**src/rtl/spu_decode_stage.sv**
```systemverilog
// rtl/spu_decode_stage.sv - SPU instruction decode stage with output register and skid buffer
//
// Ports:
//   clk, rst_n            clock, asynchronous active-low reset
//   flush                 synchronous kill of output register and skid buffer
//   in_valid/in_ready     fetch-side handshake; in_inst carries the 32-bit word
//                         (SPU bit 0 is in_inst[31])
//   out_valid/out_ready   execution-side handshake for the decoded packet
//   out_opcode            right-aligned 11-bit opcode value, 0 when illegal
//   out_fmt               0=RR 1=RI7 2=RI10 3=RI16 4=RI18 7=illegal
//   out_rt/ra/rb          register fields (zero where the format has none)
//   out_imm               extended immediate (zero for RR and illegal)
//   out_illegal           word matched no table entry
//   cnt_inst/cnt_illegal  saturating counts of delivered / delivered-illegal packets

module spu_decode_stage #(
    parameter int INST_W = 32,
    parameter int REG_AW = 7,
    parameter int CNT_W  = 32
) (
    input  logic              clk,
    input  logic              rst_n,
    input  logic              flush,
    input  logic              in_valid,
    output logic              in_ready,
    input  logic [INST_W-1:0] in_inst,
    output logic              out_valid,
    input  logic              out_ready,
    output logic [10:0]       out_opcode,
    output logic [2:0]        out_fmt,
    output logic [REG_AW-1:0] out_rt,
    output logic [REG_AW-1:0] out_ra,
    output logic [REG_AW-1:0] out_rb,
    output logic [31:0]       out_imm,
    output logic              out_illegal,
    output logic [CNT_W-1:0]  cnt_inst,
    output logic [CNT_W-1:0]  cnt_illegal
);

    // Format codes
    localparam logic [2:0] FMT_RR   = 3'd0;
    localparam logic [2:0] FMT_RI7  = 3'd1;
    localparam logic [2:0] FMT_RI10 = 3'd2;
    localparam logic [2:0] FMT_RI16 = 3'd3;
    localparam logic [2:0] FMT_RI18 = 3'd4;
    localparam logic [2:0] FMT_ILL  = 3'd7;

    // RR opcodes (11-bit)
    localparam logic [10:0] OP_A     = 11'h0C0;
    localparam logic [10:0] OP_AH    = 11'h0C8;
    localparam logic [10:0] OP_SF    = 11'h040;
    localparam logic [10:0] OP_SFH   = 11'h048;
    localparam logic [10:0] OP_AND   = 11'h0C1;
    localparam logic [10:0] OP_ANDC  = 11'h2C1;
    localparam logic [10:0] OP_OR    = 11'h041;
    localparam logic [10:0] OP_ORC   = 11'h2C9;
    localparam logic [10:0] OP_XOR   = 11'h241;
    localparam logic [10:0] OP_NAND  = 11'h0C9;
    localparam logic [10:0] OP_NOR   = 11'h049;
    localparam logic [10:0] OP_EQV   = 11'h249;
    localparam logic [10:0] OP_CEQ   = 11'h3C0;
    localparam logic [10:0] OP_CEQH  = 11'h3C8;
    localparam logic [10:0] OP_CGT   = 11'h240;
    localparam logic [10:0] OP_CGTH  = 11'h248;
    localparam logic [10:0] OP_CLGT  = 11'h2C0;
    localparam logic [10:0] OP_SHL   = 11'h05B;
    localparam logic [10:0] OP_SHLH  = 11'h05F;
    localparam logic [10:0] OP_ROT   = 11'h058;
    localparam logic [10:0] OP_ROTH  = 11'h05C;
    // RI7 opcode (11-bit)
    localparam logic [10:0] OP_SHLHI = 11'h07F;
    // RI16 opcode (9-bit, right-aligned)
    localparam logic [10:0] OP_ILH   = 11'h083;
    // RI10 opcodes (8-bit, right-aligned)
    localparam logic [10:0] OP_AHI   = 11'h01D;
    localparam logic [10:0] OP_AI    = 11'h01C;
    localparam logic [10:0] OP_SFHI  = 11'h00D;
    localparam logic [10:0] OP_SFI   = 11'h00C;
    localparam logic [10:0] OP_ANDI  = 11'h014;
    localparam logic [10:0] OP_ANDHI = 11'h015;
    localparam logic [10:0] OP_ANDBI = 11'h016;
    localparam logic [10:0] OP_ORI   = 11'h004;
    localparam logic [10:0] OP_ORHI  = 11'h005;
    localparam logic [10:0] OP_ORBI  = 11'h006;
    localparam logic [10:0] OP_XORI  = 11'h044;
    localparam logic [10:0] OP_XORHI = 11'h045;
    localparam logic [10:0] OP_XORBI = 11'h046;
    localparam logic [10:0] OP_CEQI  = 11'h07C;
    localparam logic [10:0] OP_CEQHI = 11'h07D;
    localparam logic [10:0] OP_CGTI  = 11'h04C;
    localparam logic [10:0] OP_CGTHI = 11'h04D;
    localparam logic [10:0] OP_CGTBI = 11'h04E;
    // RI18 opcode (7-bit, right-aligned)
    localparam logic [10:0] OP_ILA   = 11'h021;

    typedef struct packed {
        logic [10:0]       opcode;
        logic [2:0]        fmt;
        logic [REG_AW-1:0] rt;
        logic [REG_AW-1:0] ra;
        logic [REG_AW-1:0] rb;
        logic [31:0]       imm;
        logic              illegal;
    } pkt_t;

    pkt_t        dec_pkt;
    pkt_t        out_pkt;
    pkt_t        skid_pkt;
    logic        skid_full;
    logic [10:0] d_op;
    logic [2:0]  d_fmt;
    logic        d_hit;
    logic        in_fire;
    logic        out_fire;
    logic        out_free;

    // Opcode match. Each width is tried in order, longest first; a code
    // only matches at its own width because each case compares a
    // zero-extended slice of exactly that width.
    always_comb begin
        d_op  = 11'h000;
        d_fmt = FMT_ILL;
        d_hit = 1'b1;
        case (in_inst[31:21])
            OP_A, OP_AH, OP_SF, OP_SFH, OP_AND, OP_ANDC, OP_OR, OP_ORC,
            OP_XOR, OP_NAND, OP_NOR, OP_EQV, OP_CEQ, OP_CEQH, OP_CGT,
            OP_CGTH, OP_CLGT, OP_SHL, OP_SHLH, OP_ROT, OP_ROTH: begin
                d_op  = in_inst[31:21];
                d_fmt = FMT_RR;
            end
            OP_SHLHI: begin
                d_op  = in_inst[31:21];
                d_fmt = FMT_RI7;
            end
            default: d_hit = 1'b0;
        endcase

        if (!d_hit) begin
            d_hit = 1'b1;
            case ({2'b00, in_inst[31:23]})
                OP_ILH: begin
                    d_op  = {2'b00, in_inst[31:23]};
                    d_fmt = FMT_RI16;
                end
                default: d_hit = 1'b0;
            endcase
        end

        if (!d_hit) begin
            d_hit = 1'b1;
            case ({3'b000, in_inst[31:24]})
                OP_AHI, OP_AI, OP_SFHI, OP_SFI, OP_ANDI, OP_ANDHI, OP_ANDBI,
                OP_ORI, OP_ORHI, OP_ORBI, OP_XORI, OP_XORHI, OP_XORBI,
                OP_CEQI, OP_CEQHI, OP_CGTI, OP_CGTHI, OP_CGTBI: begin
                    d_op  = {3'b000, in_inst[31:24]};
                    d_fmt = FMT_RI10;
                end
                default: d_hit = 1'b0;
            endcase
        end

        if (!d_hit) begin
            case ({4'b0000, in_inst[31:25]})
                OP_ILA: begin
                    d_op  = {4'b0000, in_inst[31:25]};
                    d_fmt = FMT_RI18;
                end
                default: begin
                    d_op  = 11'h000;
                    d_fmt = FMT_ILL;
                end
            endcase
        end
    end

    // Field extraction by format; unused fields stay zero so downstream
    // never sees stray register numbers on formats that lack them.
    always_comb begin
        dec_pkt        = '0;
        dec_pkt.opcode = d_op;
        dec_pkt.fmt    = d_fmt;
        case (d_fmt)
            FMT_RR: begin
                dec_pkt.rt = in_inst[6:0];
                dec_pkt.ra = in_inst[13:7];
                dec_pkt.rb = in_inst[20:14];
            end
            FMT_RI7: begin
                dec_pkt.rt  = in_inst[6:0];
                dec_pkt.ra  = in_inst[13:7];
                dec_pkt.imm = {{25{in_inst[20]}}, in_inst[20:14]};
            end
            FMT_RI10: begin
                dec_pkt.rt  = in_inst[6:0];
                dec_pkt.ra  = in_inst[13:7];
                dec_pkt.imm = {{22{in_inst[23]}}, in_inst[23:14]};
            end
            FMT_RI16: begin
                dec_pkt.rt  = in_inst[6:0];
                dec_pkt.imm = {{16{in_inst[22]}}, in_inst[22:7]};
            end
            FMT_RI18: begin
                dec_pkt.rt  = in_inst[6:0];
                dec_pkt.imm = {14'b0, in_inst[24:7]};
            end
            default: begin
                dec_pkt.opcode  = 11'h000;
                dec_pkt.fmt     = FMT_ILL;
                dec_pkt.illegal = 1'b1;
            end
        endcase
    end

    // in_ready depends only on the skid flop, so it is registered and does
    // not combinationally follow out_ready.
    assign in_ready = ~skid_full;
    assign in_fire  = in_valid & in_ready;
    assign out_fire = out_valid & out_ready;
    // Output register can take a new packet this cycle.
    assign out_free = ~out_valid | out_ready;

    always_ff @(posedge clk or negedge rst_n) begin
        if (!rst_n) begin
            out_valid <= 1'b0;
            out_pkt   <= '0;
            skid_full <= 1'b0;
            skid_pkt  <= '0;
        end else if (flush) begin
            out_valid <= 1'b0;
            out_pkt   <= '0;
            skid_full <= 1'b0;
        end else if (out_free) begin
            // Skid entry is older than anything at the input, so it goes first.
            // in_ready is low whenever the skid is full, so no input is taken then.
            if (skid_full) begin
                out_pkt   <= skid_pkt;
                out_valid <= 1'b1;
                skid_full <= 1'b0;
            end else if (in_fire) begin
                out_pkt   <= dec_pkt;
                out_valid <= 1'b1;
            end else begin
                out_valid <= 1'b0;
            end
        end else if (in_fire) begin
            skid_pkt  <= dec_pkt;
            skid_full <= 1'b1;
        end
    end

    always_ff @(posedge clk or negedge rst_n) begin
        if (!rst_n) begin
            cnt_inst    <= '0;
            cnt_illegal <= '0;
        end else if (out_fire) begin
            if (cnt_inst != '1) begin
                cnt_inst <= cnt_inst + CNT_W'(1);
            end
            if (out_pkt.illegal && (cnt_illegal != '1)) begin
                cnt_illegal <= cnt_illegal + CNT_W'(1);
            end
        end
    end

    assign out_opcode  = out_pkt.opcode;
    assign out_fmt     = out_pkt.fmt;
    assign out_rt      = out_pkt.rt;
    assign out_ra      = out_pkt.ra;
    assign out_rb      = out_pkt.rb;
    assign out_imm     = out_pkt.imm;
    assign out_illegal = out_pkt.illegal;

endmodule
```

PROBLEM REQUIREMENTS -> Scan the records above. Return every line with "that" in it.

WRITTEN ANSWER ->
    // zero-extended slice of exactly that width.
    // never sees stray register numbers on formats that lack them.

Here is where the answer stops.